- _RECORDED INFORMATION_:
• • • • •
## src/rtl/serial_frame_pkg.sv

```systemverilog
// Shared constants for the 1011-framed serial link: state encoding and preamble.
// Used by both the transmitter and the receiver end of the link.
package serial_frame_pkg;

   typedef enum logic [4:0] {
      ST_IDLE = 5'b00001,
      ST_PRE  = 5'b00010,
      ST_DATA = 5'b00100,
      ST_PAR  = 5'b01000,
      ST_GAP  = 5'b10000
   } state_e;

   localparam logic [3:0] PREAMBLE = 4'b1011;
   localparam int         PRE_LEN  = 4;

   function automatic int max3(input int a, input int b, input int c);
      int m;
      m = (a > b) ? a : b;
      return (m > c) ? m : c;
   endfunction

endpackage

```

## src/rtl/serial_frame_shreg.sv

```systemverilog
// Loadable MSB-first shift register; zeros enter at the LSB on each shift.
module serial_frame_shreg #(
   parameter int W = 8
) (
   input  logic         clk_i,
   input  logic         rst_n_i,
   input  logic         load_i,
   input  logic         shift_i,
   input  logic [W-1:0] din_i,
   output logic         sout_o
);

   logic [W-1:0] sr_q, sr_d;

   always_comb begin
      sr_d = sr_q;
      if (load_i)       sr_d = din_i;
      else if (shift_i) sr_d = sr_q << 1;
   end

   // NOTE: a shift register is ordinary state, not a memory array, so it takes the reset like any flop.
   always_ff @(posedge clk_i or negedge rst_n_i) begin
      if (!rst_n_i) sr_q <= '0;
      else          sr_q <= sr_d;
   end

   assign sout_o = sr_q[W-1];

endmodule

```

## src/rtl/serial_frame_tx.sv

```systemverilog
// Serial frame transmitter: preamble 1011, DW payload bits MSB-first, optional
// even-parity bit (SERIAL_FRAME_TX_PARITY_EN), then GAP idle-low cycles.
module serial_frame_tx
   import serial_frame_pkg::*;
#(
   parameter int DW  = 8,
   parameter int GAP = 2
) (
   input  logic          clk_i,
   input  logic          rst_n_i,
   input  logic [DW-1:0] data_i,
   input  logic          valid_i,
   output logic          ready_o,
   output logic          seq_o,
   output logic          busy_o,
   output logic          done_o
);

   localparam int             CW        = $clog2(max3(DW, GAP, PRE_LEN) + 1);
   localparam logic [CW-1:0]  PRE_LOAD  = CW'(PRE_LEN - 1);
   localparam logic [CW-1:0]  DATA_LOAD = CW'(DW - 1);
   localparam logic [CW-1:0]  GAP_LOAD  = CW'((GAP > 0) ? GAP - 1 : 0);
   localparam state_e         END_ST    = (GAP > 0) ? ST_GAP : ST_IDLE;

   state_e        state_q, state_d;
   logic [CW-1:0] cnt_q, cnt_d;
   logic          seq_q, seq_d;
   logic          last_q, last_d;
   logic          done_q, done_d;
   logic          pre_shift, dat_shift, pre_sout, dat_sout, hs;

`ifdef SERIAL_FRAME_TX_PARITY_EN
   logic          par_q, par_d;
`endif

   assign ready_o = (state_q == ST_IDLE);
   assign busy_o  = !ready_o;
   assign hs      = valid_i && ready_o;
   assign seq_o   = seq_q;
   assign done_o  = done_q;

   serial_frame_shreg #(.W(PRE_LEN)) u_pre (
      .clk_i   (clk_i),
      .rst_n_i (rst_n_i),
      .load_i  (hs),
      .shift_i (pre_shift),
      .din_i   (PREAMBLE),
      .sout_o  (pre_sout)
   );

   serial_frame_shreg #(.W(DW)) u_dat (
      .clk_i   (clk_i),
      .rst_n_i (rst_n_i),
      .load_i  (hs),
      .shift_i (dat_shift),
      .din_i   (data_i),
      .sout_o  (dat_sout)
   );

   // NOTE: every signal written here gets a default first so no path can infer a latch.
   always_comb begin
      state_d   = state_q;
      cnt_d     = cnt_q;
      seq_d     = 1'b0;
      last_d    = 1'b0;
      done_d    = last_q;
      pre_shift = 1'b0;
      dat_shift = 1'b0;
`ifdef SERIAL_FRAME_TX_PARITY_EN
      par_d     = hs ? ^data_i : par_q;
`endif
      case (state_q)
         ST_IDLE: if (valid_i) begin
            state_d = ST_PRE;
            cnt_d   = PRE_LOAD;
         end
         ST_PRE: begin
            seq_d     = pre_sout;
            pre_shift = 1'b1;
            if (cnt_q == '0) begin
               state_d = ST_DATA;
               cnt_d   = DATA_LOAD;
            end else begin
               cnt_d = cnt_q - 1'b1;
            end
         end
         ST_DATA: begin
            seq_d     = dat_sout;
            dat_shift = 1'b1;
            if (cnt_q == '0) begin
`ifdef SERIAL_FRAME_TX_PARITY_EN
               state_d = ST_PAR;
               cnt_d   = '0;
`else
               state_d = END_ST;
               cnt_d   = GAP_LOAD;
               last_d  = 1'b1;
`endif
            end else begin
               cnt_d = cnt_q - 1'b1;
            end
         end
`ifdef SERIAL_FRAME_TX_PARITY_EN
         ST_PAR: begin
            seq_d   = par_q;
            state_d = END_ST;
            cnt_d   = GAP_LOAD;
            last_d  = 1'b1;
         end
`endif
         ST_GAP: begin
            if (cnt_q == '0) state_d = ST_IDLE;
            else             cnt_d   = cnt_q - 1'b1;
         end
         default: begin
            state_d = ST_IDLE;
            cnt_d   = '0;
         end
      endcase
   end

   // seq and done lag the state by one cycle, so the last-bit marker is piped once more for done.
   // NOTE: sequential state uses non-blocking assignments so all flops update from pre-edge values.
   always_ff @(posedge clk_i or negedge rst_n_i) begin
      if (!rst_n_i) begin
         state_q <= ST_IDLE;
         cnt_q   <= '0;
         seq_q   <= 1'b0;
         last_q  <= 1'b0;
         done_q  <= 1'b0;
`ifdef SERIAL_FRAME_TX_PARITY_EN
         par_q   <= 1'b0;
`endif
      end else begin
         state_q <= state_d;
         cnt_q   <= cnt_d;
         seq_q   <= seq_d;
         last_q  <= last_d;
         done_q  <= done_d;
`ifdef SERIAL_FRAME_TX_PARITY_EN
         par_q   <= par_d;
`endif
      end
   end

endmodule

```
### src/rtl/spi_ram_arbiter.sv
// Bridges the SPI slave command stream and a local host onto one single-port RAM.
// SPI commands update address latches or queue one RAM access; the host and SPI share the RAM round-robin.
module spi_ram_arbiter #(
  parameter int ADDR_W   = 8,
  parameter bit AUTO_INC = 1'b1
) (
  input  logic              i_clk,
  input  logic              i_rst,
  input  logic [9:0]        i_rx_data,
  input  logic              i_rx_valid,
  output logic [7:0]        o_tx_data,
  output logic              o_tx_valid,
  input  logic              i_host_req,
  input  logic              i_host_we,
  input  logic [ADDR_W-1:0] i_host_addr,
  input  logic [7:0]        i_host_wdata,
  output logic              o_host_gnt,
  output logic [7:0]        o_host_rdata,
  output logic              o_host_rvalid,
  output logic              o_ram_en,
  output logic              o_ram_we,
  output logic [ADDR_W-1:0] o_ram_addr,
  output logic [7:0]        o_ram_wdata,
  input  logic [7:0]        i_ram_rdata,
  output logic              o_spi_busy,
  output logic              o_err_ovf
);

  localparam int DATA_W = 8;

  typedef enum logic [1:0] {
    S_IDLE   = 2'd0,
    S_ACCESS = 2'd1,
    S_RDWAIT = 2'd2
  } state_t;

  state_t              r_state;
  state_t              w_state_nxt;

  logic [1:0]          w_op;
  logic [DATA_W-1:0]   w_payload;
  logic [ADDR_W-1:0]   w_payload_addr;
  logic                w_cmd_ram;
  logic                w_spi_cand;
  logic                w_host_cand;
  logic                w_spi_sel;
  logic                w_host_sel;
  logic                w_any_sel;
  logic                w_accept;
  logic                w_drop;

  logic                r_slot_vld;
  logic                r_slot_rd;
  logic [ADDR_W-1:0]   r_slot_addr;
  logic [DATA_W-1:0]   r_slot_data;

  logic [ADDR_W-1:0]   r_wr_addr;
  logic [ADDR_W-1:0]   r_rd_addr;

  logic                r_last_host;
  logic                r_acc_host;
  logic                r_acc_we;
  logic [ADDR_W-1:0]   r_acc_addr;
  logic [DATA_W-1:0]   r_acc_wdata;

  logic [DATA_W-1:0]   r_tx_data;
  logic                r_tx_valid;
  logic [DATA_W-1:0]   r_host_rdata;
  logic                r_host_rvalid;
  logic                r_err_ovf;

  assign w_op           = i_rx_data[9:8];
  assign w_payload      = i_rx_data[7:0];
  assign w_payload_addr = i_rx_data[ADDR_W-1:0];
  assign w_cmd_ram      = i_rx_valid & w_op[0];

  // Round-robin: on a tie the requester that did not own the RAM last wins.
  assign w_spi_cand  = (r_state == S_IDLE) & r_slot_vld;
  assign w_host_cand = (r_state == S_IDLE) & i_host_req;
  assign w_spi_sel   = w_spi_cand  & (~w_host_cand | r_last_host);
  assign w_host_sel  = w_host_cand & (~w_spi_cand  | ~r_last_host);
  assign w_any_sel   = w_spi_sel | w_host_sel;

  // A slot being handed to the RAM this cycle can be refilled in the same edge.
  assign w_accept = w_cmd_ram & (~r_slot_vld | w_spi_sel);
  assign w_drop   = w_cmd_ram & ~w_accept;

  always_ff @(posedge i_clk or posedge i_rst) begin
    if (i_rst) begin
      r_wr_addr <= '0;
      r_rd_addr <= '0;
    end else if (i_rx_valid) begin
      case (w_op)
        2'b00:   r_wr_addr <= w_payload_addr;
        2'b01:   if (w_accept && AUTO_INC) r_wr_addr <= r_wr_addr + ADDR_W'(1);
        2'b10:   r_rd_addr <= w_payload_addr;
        default: if (w_accept && AUTO_INC) r_rd_addr <= r_rd_addr + ADDR_W'(1);
      endcase
    end
  end

  always_ff @(posedge i_clk or posedge i_rst) begin
    if (i_rst) begin
      r_slot_vld <= 1'b0;
    end else if (w_accept) begin
      r_slot_vld <= 1'b1;
    end else if (w_spi_sel) begin
      r_slot_vld <= 1'b0;
    end
  end

  // Address is snapshotted here so later latch writes cannot retarget a queued access.
  always_ff @(posedge i_clk) begin
    if (w_accept) begin
      r_slot_rd   <= w_op[1];
      r_slot_addr <= w_op[1] ? r_rd_addr : r_wr_addr;
      r_slot_data <= w_payload;
    end
  end

  always_ff @(posedge i_clk or posedge i_rst) begin
    if (i_rst) begin
      r_state <= S_IDLE;
    end else begin
      r_state <= w_state_nxt;
    end
  end

  always_comb begin
    w_state_nxt = r_state;
    case (r_state)
      S_IDLE:   if (w_any_sel) w_state_nxt = S_ACCESS;
      S_ACCESS: w_state_nxt = r_acc_we ? S_IDLE : S_RDWAIT;
      S_RDWAIT: w_state_nxt = S_IDLE;
      default:  w_state_nxt = S_IDLE;
    endcase
  end

  always_comb begin
    o_ram_en    = 1'b0;
    o_ram_we    = 1'b0;
    o_ram_addr  = '0;
    o_ram_wdata = '0;
    o_host_gnt  = 1'b0;
    if (r_state == S_ACCESS) begin
      o_ram_en    = 1'b1;
      o_ram_we    = r_acc_we;
      o_ram_addr  = r_acc_addr;
      o_ram_wdata = r_acc_we ? r_acc_wdata : '0;
      o_host_gnt  = r_acc_host;
    end
  end

  always_ff @(posedge i_clk or posedge i_rst) begin
    if (i_rst) begin
      r_last_host <= 1'b1;
      r_acc_host  <= 1'b0;
      r_acc_we    <= 1'b0;
    end else if (w_any_sel) begin
      r_last_host <= w_host_sel;
      r_acc_host  <= w_host_sel;
      r_acc_we    <= w_host_sel ? i_host_we : ~r_slot_rd;
    end
  end

  always_ff @(posedge i_clk) begin
    if (w_any_sel) begin
      r_acc_addr  <= w_host_sel ? i_host_addr  : r_slot_addr;
      r_acc_wdata <= w_host_sel ? i_host_wdata : r_slot_data;
    end
  end

  // RAM read data lands during RDWAIT; the owner sees a registered strobe one cycle later.
  always_ff @(posedge i_clk or posedge i_rst) begin
    if (i_rst) begin
      r_tx_valid    <= 1'b0;
      r_host_rvalid <= 1'b0;
      r_tx_data     <= '0;
      r_host_rdata  <= '0;
    end else begin
      r_tx_valid    <= (r_state == S_RDWAIT) & ~r_acc_host;
      r_host_rvalid <= (r_state == S_RDWAIT) &  r_acc_host;
      if (r_state == S_RDWAIT) begin
        if (r_acc_host) begin
          r_host_rdata <= i_ram_rdata;
        end else begin
          r_tx_data <= i_ram_rdata;
        end
      end
    end
  end

  always_ff @(posedge i_clk or posedge i_rst) begin
    if (i_rst) begin
      r_err_ovf <= 1'b0;
    end else if (w_drop) begin
      r_err_ovf <= 1'b1;
    end
  end

  assign o_tx_data     = r_tx_data;
  assign o_tx_valid    = r_tx_valid;
  assign o_host_rdata  = r_host_rdata;
  assign o_host_rvalid = r_host_rvalid;
  assign o_spi_busy    = r_slot_vld;
  assign o_err_ovf     = r_err_ovf;

endmodule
• • • • •
- _WHAT YOU HAVE TO DO_: Your reply should consist of a single number, the count of lines in the records above that contain the string "here".

- _PROBLEM SOLUTION_: 2